In an effort to understand his own body and pain, Eddie studied anatomy in depth and intended to become a physical therapist. He soon realized he could be more effective teaching what he was already practicing—yoga. So began his study of Iyengar Yoga, which provided him with the fundamentals of strong structural alignment for safe asana practice. Eddie became certified in the Iyengar system in 1985, a challenging feat at the time, among the first class of teachers certified on the East Coast.
While Iyengar Yoga gave Eddie the foundation he craved, he wanted more. His search led him to Ashtanga Yoga and K. Pattabhi Jois. With his Iyengar background, he was able to embrace the grace and fluidity of Vinyasa as taught by Guruji.
Today, well-versed in both systems of yoga, Eddie is a master teacher, who has been perfecting his craft for over 30 years. Yoga is his life’s work and his deepest passion. He has healed himself from two slipped discs in his lower back through his persistent and tenacious effort. His phenomenal ability to see the body as a whole, as well as a system of bones, joints and muscles, lends him a natural inclination for interpreting anatomical misalignments and the skills to bring people back to their center and to health.
When Eddie shines his light on a student, they grow. Known as a teacher’s teacher, he has taught many of the most popular Vinyasa teachers, such as Seane Corn, Shiva Rea, Max Strom, Saul David Raye, Matt Pesendian, Jonny Kest, Nicki Doane, Vinnie Marino, Baron Baptiste, Eoin Finn, and Tias Little.
The danger in yoga is hurting yourself before your faith in the practice leads to a full understanding of its physical, mental, and emotional impact. There are many incorrect actions being taught in Vinyasa Yoga today and they are causing injuries. It’s vital that teachers understand the basic mechanics of the body in order to keep their students safe.

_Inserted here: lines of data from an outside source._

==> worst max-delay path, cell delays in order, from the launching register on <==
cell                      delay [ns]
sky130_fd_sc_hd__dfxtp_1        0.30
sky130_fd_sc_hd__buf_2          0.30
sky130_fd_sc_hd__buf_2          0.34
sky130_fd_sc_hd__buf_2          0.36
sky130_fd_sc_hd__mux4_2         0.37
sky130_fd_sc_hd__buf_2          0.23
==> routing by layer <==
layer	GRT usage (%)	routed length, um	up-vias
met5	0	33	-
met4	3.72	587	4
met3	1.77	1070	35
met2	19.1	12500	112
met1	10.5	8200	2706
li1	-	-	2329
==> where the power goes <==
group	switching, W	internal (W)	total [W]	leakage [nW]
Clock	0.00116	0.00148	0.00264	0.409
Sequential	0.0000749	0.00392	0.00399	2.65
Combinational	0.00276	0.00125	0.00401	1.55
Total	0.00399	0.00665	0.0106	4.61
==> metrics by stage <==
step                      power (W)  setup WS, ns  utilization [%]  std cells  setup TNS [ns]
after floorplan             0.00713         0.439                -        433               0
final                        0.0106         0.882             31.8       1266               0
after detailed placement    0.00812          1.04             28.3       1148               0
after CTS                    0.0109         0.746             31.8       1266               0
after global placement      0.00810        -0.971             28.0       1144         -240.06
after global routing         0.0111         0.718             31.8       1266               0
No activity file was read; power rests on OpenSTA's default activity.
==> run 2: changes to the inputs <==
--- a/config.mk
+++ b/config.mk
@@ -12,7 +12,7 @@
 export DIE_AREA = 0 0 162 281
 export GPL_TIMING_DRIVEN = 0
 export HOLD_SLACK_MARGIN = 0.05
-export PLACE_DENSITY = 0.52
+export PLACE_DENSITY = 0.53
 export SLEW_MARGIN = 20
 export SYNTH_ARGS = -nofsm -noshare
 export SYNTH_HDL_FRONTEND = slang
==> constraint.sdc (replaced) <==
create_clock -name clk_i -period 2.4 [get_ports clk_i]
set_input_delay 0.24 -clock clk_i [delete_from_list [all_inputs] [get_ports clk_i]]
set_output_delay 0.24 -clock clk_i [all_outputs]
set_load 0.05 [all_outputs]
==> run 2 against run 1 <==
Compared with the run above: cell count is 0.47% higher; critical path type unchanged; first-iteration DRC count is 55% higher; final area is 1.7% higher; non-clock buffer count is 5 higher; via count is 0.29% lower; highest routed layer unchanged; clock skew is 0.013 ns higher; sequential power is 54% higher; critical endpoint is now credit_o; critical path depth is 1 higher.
<file path="src/tile_cfg_pkg.sv">
`default_nettype none

package tile_cfg_pkg;

   // byte address as seen by the core and carried in packets
   typedef logic [31:0] addr_t;

   // one memory word
   typedef logic [31:0] data_t;

   // byte enables, one per byte of data_t
   typedef logic [3:0] mask_t;

   // mesh coordinates of a tile
   typedef logic [3:0] x_cord_t;
   typedef logic [3:0] y_cord_t;

   // set in an address that leaves the tile
   localparam int remote_bit = 31;

   // destination coordinates inside a remote address
   localparam int dest_x_lsb = 24;
   localparam int dest_y_lsb = 20;

endpackage

`default_nettype wire

</file>
<file path="src/tile_pkt_pkg.sv">
`default_nettype none

package tile_pkt_pkg;

   typedef enum logic [1:0] {
      op_store    = 2'd0,
      op_freeze   = 2'd1,
      op_unfreeze = 2'd2,
      op_unknown  = 2'd3
   } pkt_op_e;

   // field widths follow the tile vector types
   localparam int pkt_x_w    = $bits(tile_cfg_pkg::x_cord_t);
   localparam int pkt_y_w    = $bits(tile_cfg_pkg::y_cord_t);
   localparam int pkt_data_w = $bits(tile_cfg_pkg::data_t);
   localparam int pkt_addr_w = $bits(tile_cfg_pkg::addr_t);
   localparam int pkt_mask_w = $bits(tile_cfg_pkg::mask_t);
   localparam int pkt_op_w   = $bits(pkt_op_e);

   // fields from the bottom up are x, y, data, addr, mask and op
   localparam int pkt_x_lsb    = 0;
   localparam int pkt_y_lsb    = pkt_x_lsb + pkt_x_w;
   localparam int pkt_data_lsb = pkt_y_lsb + pkt_y_w;
   localparam int pkt_addr_lsb = pkt_data_lsb + pkt_data_w;
   localparam int pkt_mask_lsb = pkt_addr_lsb + pkt_addr_w;
   localparam int pkt_op_lsb   = pkt_mask_lsb + pkt_mask_w;

   localparam int packet_width = pkt_op_lsb + pkt_op_w;

   typedef logic [packet_width-1:0] packet_t;

endpackage

`default_nettype wire

</file>
<file path="src/remote_store_tx.sv">
`timescale 1ns/1ps
`default_nettype none

module remote_store_tx #(
   parameter int max_credits_p = 8
) (
   input  logic                  clk_i,
   input  logic                  reset_i,

   input  logic                  req_v_i,
   input  tile_cfg_pkg::addr_t   addr_i,
   input  tile_cfg_pkg::data_t   data_i,
   input  tile_cfg_pkg::mask_t   mask_i,
   output logic                  launch_o,

   output logic                  net_v_o,
   output tile_pkt_pkg::packet_t net_data_o,
   input  logic                  net_ready_i,
   input  logic                  credit_i,

   output logic                  outstanding_o
);

   import tile_cfg_pkg::*;
   import tile_pkt_pkg::*;

   localparam int credit_w_lp = $clog2(max_credits_p + 1);

   logic [credit_w_lp-1:0] credits_r;
   x_cord_t dest_x;
   y_cord_t dest_y;

   assign dest_x = addr_i[dest_x_lsb +: $bits(x_cord_t)];
   assign dest_y = addr_i[dest_y_lsb +: $bits(y_cord_t)];

   always_comb
   begin
      net_data_o = '0;
      net_data_o[pkt_op_lsb   +: pkt_op_w]   = op_store;
      net_data_o[pkt_mask_lsb +: pkt_mask_w] = mask_i;
      net_data_o[pkt_addr_lsb +: pkt_addr_w] = addr_i;
      net_data_o[pkt_data_lsb +: pkt_data_w] = data_i;
      net_data_o[pkt_y_lsb    +: pkt_y_w]    = dest_y;
      net_data_o[pkt_x_lsb    +: pkt_x_w]    = dest_x;
   end

   // no request goes out without a credit in hand
   assign net_v_o  = req_v_i & (credits_r != '0);
   assign launch_o = net_v_o & net_ready_i;

   always_ff @(posedge clk_i)
   begin
      if (reset_i)
      begin
         credits_r <= credit_w_lp'(max_credits_p);
      end
      else if (launch_o & ~credit_i)
      begin
         credits_r <= credits_r - 1'b1;
      end
      else if (credit_i & ~launch_o)
      begin
         // saturate if the mesh returns more than was taken
         if (credits_r != credit_w_lp'(max_credits_p))
         begin
            credits_r <= credits_r + 1'b1;
         end
      end
   end

   // used by the core as a fence condition
   assign outstanding_o = (credits_r != credit_w_lp'(max_credits_p));

endmodule

`default_nettype wire

</file>
<file path="config.mk">
export PLATFORM = sky130hd
export DESIGN_NAME = remote_store_tx
export DESIGN_NICKNAME = d
export VERILOG_FILES = /design/src/tile_cfg_pkg.sv /design/src/tile_pkt_pkg.sv /design/src/remote_store_tx.sv
export SDC_FILE = /design/constraint.sdc
export NUM_CORES = 1
export LEC_CHECK = 0
export BUFFER_PORTS_ARGS = -buffer_cell sky130_fd_sc_hd__buf_2
export CORE_ASPECT_RATIO = 0.7
export CORE_MARGIN = 1.5
export CORE_UTILIZATION = 25
export CTS_CLUSTER_SIZE = 8
export DETAILED_ROUTE_END_ITERATION = 10
export MAX_ROUTING_LAYER = met4
export PLACE_DENSITY_LB_ADDON = 0.2
export RECOVER_POWER = 100
export REMOVE_ABC_BUFFERS = 1
export SYNTH_ARGS = -nofsm -noshare
export SYNTH_HDL_FRONTEND = slang
export SYNTH_SLANG_ARGS = --single-unit
</file>
<file path="constraint.sdc">
create_clock -name clk_i -period 2.29 [get_ports clk_i]
set_input_delay 0.458 -clock clk_i [delete_from_list [all_inputs] [get_ports clk_i]]
set_output_delay 0.458 -clock clk_i [all_outputs]
set_load 0.01 [all_outputs]
</file>
==> results of run 1 <==
## through the flow
step | utilization (%) | std cells | TNS (ps) | hold slack [ps] | power, mW
floorplan | - | 35 | -106 | 486 | 0.221
global placement | 13.1 | 97 | 0 | 555 | 0.297
detailed placement | 13.1 | 97 | -12.8 | 573 | 0.294
CTS | 14.6 | 100 | 0 | 491 | 0.443
global route | 14.4 | 100 | 0 | 489 | 0.459
finish | 14.4 | 100 | 0 | 490 | 0.431
## power groups by stage
| stage | clock network, mW | logic (mW) | registers, mW |
|---|---|---|---|
| floorplan | 0 | 0.115 | 0.107 |
| global placement | 0 | 0.205 | 0.0923 |
| detailed placement | 0 | 0.201 | 0.0925 |
| CTS | 0.147 | 0.204 | 0.0915 |
| global route | 0.154 | 0.213 | 0.0921 |
| finish | 0.145 | 0.195 | 0.0914 |
## routing by layer
metal	up-vias	part of all wire (%)	global-route usage, %
li1	146	-	-
met1	181	16	12.2
met2	136	46	42.9
met3	6	37	49.9
met4	0	1.8	6.06
met5	-	0	-
## worst paths after layout
| path | slack, ps | cells past startpoint | to | from |
|---|---|---|---|---|
| min | 490 | 2 | credits_r[2] | reset_i |
| max reg2reg | 80 | 8 | credits_r[3] | credits_r[0] |
| max | 80 | 8 | credits_r[3] | credits_r[0] |
| min reg2reg | 580 | 2 | credits_r[3] | credits_r[3] |
## cell families (layout without fill, tap and decap cells)
family	Yosys count	count (layout)	share of synthesized area, %
buf+inv	83	20	66.9
simple gates	10	10	7.76
compound gates	7	7	6.65
fa+ha+maj	4	4	6.37
flops	4	4	8.86
xor+xnor	2	2	1.94
other cells	1	2	0.415
mux	1	1	1.11
## worst max-delay path, cell delays in order (launching register included)
cell	delay, ps
dfxtp_1	300
o41a_1	430
and2_1	190
ha_2	220
ha_4	280
a21oi_1	80
a211o_1	300
a21oi_2	130
mux2i_1	190
## cell usage after synthesis, drive strengths merged
library cell / number
ha: 3
fa: 1
xnor2: 2
nand2: 2
a211o: 1
buf: 78
inv: 5
nor2: 3
conb: 1
a211oi: 1
mux2i: 1
nor2b: 1
nand3: 2
dfxtp: 4
and2: 1
nor4b: 1
o41a: 1
a21oi: 4
## what timing repair did
item,in CTS,in global routing
endpoints found under the setup margin,1,1
hold endpoints to repair,0,0
hold buffers,0,0
resized for setup,1,1
## layout make-up
| cell class | instances | area (µm²) | share of cell area [%] |
|---|---|---|---|
| multi-input cells | 26 | 233 | 46.3 |
| flip-flops and latches | 4 | 80.1 | 15.9 |
| repair buffers | 12 | 67.6 | 13.4 |
| well taps | 50 | 62.6 | 12.4 |
| clock buffers | 3 | 41.3 | 8.21 |
| inverters | 5 | 18.8 | 3.73 |
==> results_dict.tcl, run 1 <==
set metrics [dict create \
    startpoint_type "flip-flop" \
    ios 154 \
    preCtsSetupSlack_ps -12.8 \
    clock-root-buffer "clkbuf_8" \
    antenna_found_initial 0 \
    hold_viol_final 0 \
    setup_violations 0 \
    die_h_um 53.3 \
    drtAntennaViolNets 0 \
    critPathCaptureType "flip-flop" \
    first_global_vias 426 \
    path_clk_slew_ps 30 \
    drt_first_pass_iters 5 \
    fin_area_um2 503 \
    period_share_pct 96.3 \
    grt_pass1_wl_um 6290 \
    power_density_mw_per_mm2 857 \
    top_regs "credits_r (4)" \
    hpwl_um 5470 \
    numCtsBuffers 3 \
    grt_max_degree 6 \
    netlist_area_um2 903 \
    synth_cell_types 20 \
    ys_top_cells_by_area "buf_4 65%, dfxtp_1 8.9%, ha_1 4.2%" \
    irDropWorstVdd_mv 0.205 \
    route.detailed.drc 0 \
    slew_viol_final 0 \
    cellLeakagePower_nw 0.197 \
    synth_top_area_share_pct 64.8 \
    max_freq_mhz 453 \
    yosysWarnings 0 \
    insertion_delay_ps 210 \
    die-area_mm2 0.00399 \
    synth_area_leader_cell "buf_4" \
    area_growth_syn_to_layout_pct -44.3 \
    postCtsSetupRepairBufs 0 \
    routed_wl_um 5680 \
    grt.total_usage_pct 28.1 \
    rsz0062_at_grt "no" \
    seq_area_frac_synth_pct 8.86 \
    power.switching_uw 145 \
    vias 469 \
    required_ps 2430 \
    die_width_um 74.8 \
    overflow 0 \
    wl_per_cell_um 56.8 \
    place.gp.congestion 0.934 \
    vias_per_cell 4.69 \
    synth.avg_cell_area_um2 8.07 \
    crit_type "reg2reg" \
    p_comb_share_pct 45.3 \
    p_int_uw 286 \
    critPathArrivalTime_ps 2340 \
    n_antenna_cell 0 \
    seqPwrFrac_pct 21.2 \
    cts_tree "done" \
    cts_buffer_depth 2 \
    layout_common_cells "6 x buf_2, 5 x inv_1, 4 x dfxtp_1, 4 x buf_4" \
    ys_ff_latch 4 \
    cts-htree-levels 1 \
    crit_path_max_fanout 3 \
    placed_area_um2 457 \
    dr.first_iter.drc_count 26 \
    status "complete, no violations" \
    nets 129 \
    swShare_pct 33.7 \
    setup_slack_ps 84.2 \
    initial_core_util_pct 25.9 \
    period_needed_ps 2210 \
    drv_cap 0 \
    fin_skew_ps 1.81 \
    pwr-share-clk_pct 33.5 \
    largest_reg_flops 4 \
    portBuffers 7 \
    rows 18 \
    synthCells 112 \
    regMostFlops "credits_r" \
    clock-sinks 4 \
    hold_path.class "in2reg" \
    core_mm2 0.00349 \
    fill_cells 399 \
    layout_commonest_cell "buf_2" \
    layout-drive-gt1-share_pct 38.0 \
]
Note: power is estimated with default switching activity, not from simulation.
==> inputs of run 2 (changes only) <==
--- a/config.mk
+++ b/config.mk
@@ -5,6 +5,7 @@
 export SDC_FILE = /design/constraint.sdc
 export NUM_CORES = 1
 export LEC_CHECK = 0
+export ABC_AREA = 1
 export BUFFER_PORTS_ARGS = -buffer_cell sky130_fd_sc_hd__buf_2
 export CORE_ASPECT_RATIO = 0.7
 export CORE_MARGIN = 1.5
==> run 2 against run 1 <==
Sequential power is 44% higher; clock power is 5% higher; maximum frequency is 6.1% higher; die area is 2.4% higher; flip-flop and latch count stayed put; sequential share of layout area is 0.36 points higher; largest cell class unchanged.
==> results_dict.tcl, run 2 <==
set metrics [dict create \
    synth_most_common_cell "buf_4" \
    r2r_start "credits_r[0]" \
    drt_first_pass_iters 4 \
    swShare_pct 45.0 \
    area_growth_syn_to_layout_pct -46.9 \
    crit_path_max_fanout 4 \
    synth_ff_type "dfxtp_1" \
    crit_type "reg2reg" \
    numCtsBuffers 3 \
    insertion_delay_ps 220 \
    rsz0062_at_grt "no" \
    layout_commonest_cell "nand2_1" \
    preCtsSetupSlack_ps 223 \
    synth_cell_types 18 \
    rows 18 \
    antenna_found_initial 0 \
    wl_per_cell_um 51.0 \
    overflow 0 \
    cts_buffer_depth 2 \
    synth.avg_cell_area_um2 7.07 \
    core_mm2 0.00354 \
    die_width_um 75.7 \
    synth-edff-count 0 \
    cellLeakagePower_nw 0.254 \
    dr.first_iter.drc_count 35 \
    async_flop_share_pct 0 \
    r2r_slack_ps 210 \
    period_share_pct 90.8 \
    cts-resized-gates 0 \
    p_int_uw 350 \
    startpoint_type "flip-flop" \
    netlist_area_um2 926 \
    r2r_cells 10 \
    die-area_mm2 0.00408 \
    synth_area_leader_cell "buf_4" \
    path_buf_inv 0 \
    synth_commonest_cells "78 x buf_4, 14 x nand2_1, 8 x nor2_1" \
    first_global_vias 511 \
    required_ps 2400 \
    clock-root-buffer "clkbuf_8" \
    synth_top_area_share_pct 63.2 \
    die_h_um 53.9 \
    nets 145 \
    vias_per_cell 4.92 \
    layout_common_cells "14 x nand2_1, 10 x nor2_1, 7 x inv_1" \
    status "complete, no violations" \
    max_freq_mhz 481 \
    critPathCaptureType "flip-flop" \
    initial_core_util_pct 26.2 \
    grt_max_degree 5 \
    slew_viol_final 0 \
    synthCells 131 \
    drtAntennaViolNets 0 \
    n_antenna_cell 0 \
    yosysWarnings 0 \
    top_regs "credits_r (4)" \
    cts-htree-levels 1 \
    hold_start "reset_i" \
    power.switching_uw 287 \
    largest_reg_flops 4 \
    pwr-share-clk_pct 23.8 \
    critPathArrivalTime_ps 2190 \
    period_needed_ps 2080 \
    drv_cap 0 \
    slowest_delay_ps 310 \
    hold_depth 3 \
    cts_hold_buf 0 \
    crit_family "simple AND/OR/NAND/NOR gates" \
    path_clk_slew_ps 30 \
    hold_viol_final 0 \
    hpwl_um 5690 \
    cts_tree "done" \
    regToRegEndpoint "credits_r[3]" \
    clock-sinks 4 \
    portBuffers 7 \
    grt_pass1_wl_um 6820 \
    regMostFlops "credits_r" \
    routed_wl_um 5910 \
    setup_violations 0 \
    p_comb_share_pct 55.4 \
    vias 571 \
    seqPwrFrac_pct 20.8 \
    seq_area_frac_synth_pct 8.65 \
    ys_ff_latch 4 \
    layout-drive-gt1-share_pct 24.2 \
    cp_slowest_cell "ha_1" \
    ys_top_cells_by_area "buf_4 63%, dfxtp_1 8.6%, nand2_1 5.7%" \
    route.detailed.drc 0 \
    irDropWorstVdd_mv 0.294 \
    tns_ps 0 \
    min_to "credits_r[3]" \
    place.gp.congestion 1.00 \
    setup_slack_ps 211 \
    ios 154 \
    hold_path.class "in2reg" \
    fin_skew_ps 0.942 \
    cpMostUsedCell "nand2_1" \
    grt.total_usage_pct 29.2 \
    crit_chain "nor2_1 > a21boi_1 > and2_0 > ha_1 > ha_1 > or2_2 > nand3_1 > nand2_1 > nand2_1 > nand2_1" \
    power_density_mw_per_mm2 1300 \
    postCtsSetupRepairBufs 0 \
]
## run 2: worst reg2reg max path: stages, from the launching register on
cell      delay (ps)
dfxtp_1          300
nor2_1           250
a21boi_1         120
and2_0           170
ha_1             260
ha_1             310
or2_2            300
nand3_1           90
nand2_1           70
nand2_1           50
nand2_1           40
## run 2: power groups by stage
stage	clock (mW)	combinational, mW	sequential [mW]
2_1_floorplan	0	0.247	0.135
3_3_place_gp	0	0.368	0.138
3_5_place_dp	0	0.358	0.137
4_1_cts	0.152	0.359	0.137
5_1_grt	0.155	0.410	0.137
6_report	0.152	0.353	0.132
## run 2: metal layers
layer / vias up / share of wire [%] / track usage, %
met5: - / 0 / -
met1: 225 / 15 / 13.2
li1: 184 / - / -
met2: 146 / 45 / 44.6
met3: 16 / 37 / 50.6
met4: 0 / 3.4 / 7.14
## run 2: kinds of logic (layout without fill, tap and decap cells)
kind of cell / after synthesis / count (layout) / synth area share, %
buffers and inverters: 87 / 21 / 66.9
AND/OR/NAND/NOR: 32 / 32 / 15.5
adder cells (fa/ha/maj): 4 / 4 / 6.22
flip-flops: 4 / 4 / 8.65
AO/OA/AOI/OAI: 2 / 2 / 1.35
other: 1 / 2 / 0.405
XOR/XNOR: 1 / 1 / 0.946
## run 2: cell type report
cell class	count	area [µm²]
Sequential cell	4	80.1
Tap cell	50	62.6
Multi-Input combinational cell	41	225
Fill cell	426	3040
Clock buffer	3	41.3
Inverter	9	33.8
Timing Repair Buffer	9	48.8
## run 2: worst max path at each step
stage                       startpoint  slack, ps            to  cells after the start
final                     credits_r[0]        210  credits_r[3]                     10
after global routing      credits_r[1]         90  credits_r[3]                     10
after CTS                 credits_r[0]        320  credits_r[3]                     10
after detailed placement       req_v_i        220  credits_r[3]                     10
after global placement         req_v_i        230  credits_r[3]                     10
after floorplan                req_v_i        250  credits_r[2]                      9
## run 2: per-stage QoR
step	instances	hold slack, ps	util (%)	instance area [µm²]	total power [mW]
floorplan	54	491	-	344	0.382
finish	116	437	13.9	492	0.637
global placement	113	537	12.9	457	0.506
CTS	116	440	14.1	498	0.648
global route	116	446	13.9	492	0.702
detailed placement	113	542	12.9	457	0.495
==> inputs of run 3 (changes only) <==
--- a/config.mk
+++ b/config.mk
@@ -12,10 +12,12 @@
 export CORE_UTILIZATION = 25
 export CTS_CLUSTER_SIZE = 8
 export DETAILED_ROUTE_END_ITERATION = 10
+export GPL_TIMING_DRIVEN = 0
 export MAX_ROUTING_LAYER = met4
 export PLACE_DENSITY_LB_ADDON = 0.2
 export RECOVER_POWER = 100
 export REMOVE_ABC_BUFFERS = 1
+export SLEW_MARGIN = 5
 export SYNTH_ARGS = -nofsm -noshare
 export SYNTH_HDL_FRONTEND = slang
 export SYNTH_SLANG_ARGS = --single-unit
==> run 3 against run 2 <==
Maximum frequency fell by 2.1%; total power fell by 4.7%; register-to-register slack got worse by 40 ps.
==> results_dict.tcl, run 3 (same netlist as run 2, synthesis figures left out) <==
set metrics [dict create \
    die_width_um 75.7 \
    drtAntennaViolNets 0 \
    rows 18 \
    fin_area_um2 479 \
    drt-met1-wl_um 885 \
    p_comb_share_pct 51.5 \
    clock-sinks 4 \
    cts_buffer_depth 2 \
    p_int_uw 336 \
    cts-htree-levels 1 \
    hold_path.class "in2reg" \
    layout_common_cells "14 x nand2_1, 9 x nor2_1, 7 x inv_1" \
    postCtsSetupRepairBufs 0 \
    whs_ps 449 \
    power_density_mw_per_mm2 1270 \
    vias_per_cell 4.62 \
    overflow 0 \
    period_share_pct 92.7 \
    regMostFlops "credits_r" \
    topRoutingLayerUsed "met4" \
    vias 527 \
    setup_violations 0 \
    cts_tree "done" \
    place.gp.congestion 0.990 \
    startpoint_type "flip-flop" \
    clock-root-buffer "clkbuf_8" \
    swShare_pct 44.6 \
    grt.total_usage_pct 28.4 \
    first_global_vias 491 \
    path_clk_slew_ps 30 \
    nets 143 \
    antenna_found_initial 0 \
    n_antenna_cell 0 \
    regArea_um2 80.1 \
    route.detailed.drc 0 \
    critPathArrivalTime_ps 2240 \
    largest_reg_flops 4 \
    routed_wl_um 5780 \
    hold_viol_final 0 \
    critPathCaptureType "flip-flop" \
    layout_commonest_cell "nand2_1" \
    cts-resized-gates 0 \
    wl_met2_um 2650 \
    grt_pass1_wl_um 6500 \
    numCtsBuffers 3 \
    multi_input_area_um2 228 \
    portBuffers 7 \
    ios 154 \
    fin_skew_ps 3.48 \
    wl_per_cell_um 50.7 \
    rsz0062_at_grt "no" \
    hpwl_um 5590 \
    drt_first_pass_iters 4 \
    fin_util_pct 13.6 \
    cellLeakagePower_nw 0.244 \
    seqPwrFrac_pct 23.9 \
    die-area_mm2 0.00408 \
    pwr-share-clk_pct 24.6 \
    core_mm2 0.00354 \
    insertion_delay_ps 220 \
    grt_max_degree 6 \
    period_needed_ps 2120 \
    drv_cap 0 \
    crit_path_max_fanout 5 \
    final_cells 114 \
    die_h_um 53.9 \
    placed_area_um2 442 \
    layout-drive-gt1-share_pct 23.4 \
    status "complete, no violations" \
    required_ps 2400 \
    tns_ps 0 \
    cts_hold_buf 0 \
    irDropWorstVdd_mv 0.264 \
    slew_viol_final 0 \
    max_freq_mhz 471 \
    fill_cells 425 \
    place_inst 111 \
    top_regs "credits_r (4)" \
    dr.first_iter.drc_count 29 \
    initial_core_util_pct 26.2 \
    power.switching_uw 271 \
    area_growth_syn_to_layout_pct -48.2 \
    met3_length_um 2130 \
    crit_type "reg2reg" \
]
run 3: final cells by class:
class | count | area share, %
clock buffers | 3 | 8.62
flip-flops and latches | 4 | 16.7
well taps | 50 | 13.1
repair buffers | 7 | 7.05
inverters | 9 | 7.05
multi-input cells | 41 | 47.5
run 3: final timing paths:
path / to / from / depth (start not counted) / slack, ps
hold / removal: credits_r[3] / reset_i / 3 / 450
setup reg to reg: credits_r[2] / credits_r[0] / 10 / 170
hold reg to reg: credits_r[2] / credits_r[2] / 2 / 530
setup / recovery: credits_r[2] / credits_r[0] / 10 / 170
run 3: power groups by stage:
stage	Combinational, mW	Sequential (mW)	Clock [mW]
5_1_grt	0.371	0.152	0.155
2_1_floorplan	0.247	0.135	0
3_3_place_gp	0.322	0.149	0
4_1_cts	0.319	0.146	0.149
3_5_place_dp	0.317	0.148	0
6_report	0.313	0.145	0.149
run 3: through the flow:
stage                     total power, mW  setup slack, ps
after global placement              0.471              170
after floorplan                     0.382              252
final                               0.607              167
after global routing                0.678             58.4
after detailed placement            0.465              187
after CTS                           0.615              232
run 3: worst max-delay path, cell delays in order (launching register included):
cell      delay [ps]
dfxtp_1          410
nor2_2            90
a21boi_1         160
and2_0           240
ha_1             260
inv_1            110
fa_1             390
xor2_1           140
nand3_1           90
nand2_1           70
nor2_1            50
run 3: metal layers:
layer,GRT usage [%],up-vias
met2,44.2,126
met1,12.5,210
li1,-,179
met4,5.65,0
met3,49.4,12
met5,-,-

Eddie doesn’t only teach from his own body, but from a deep understanding of the human body. He believes the most important thing in a yoga class are the students. If you don’t keep your students safe, you run the risk of injury and their leaving yoga for another modality. Yoga is completely safe, tried and true for millennia, so the basis for the uptick in injuries must lie in modern-day teaching methods. Eddie’s intention as a teacher is to help other teachers serve their students better and keep yoga vibrant and alive for a long time to come!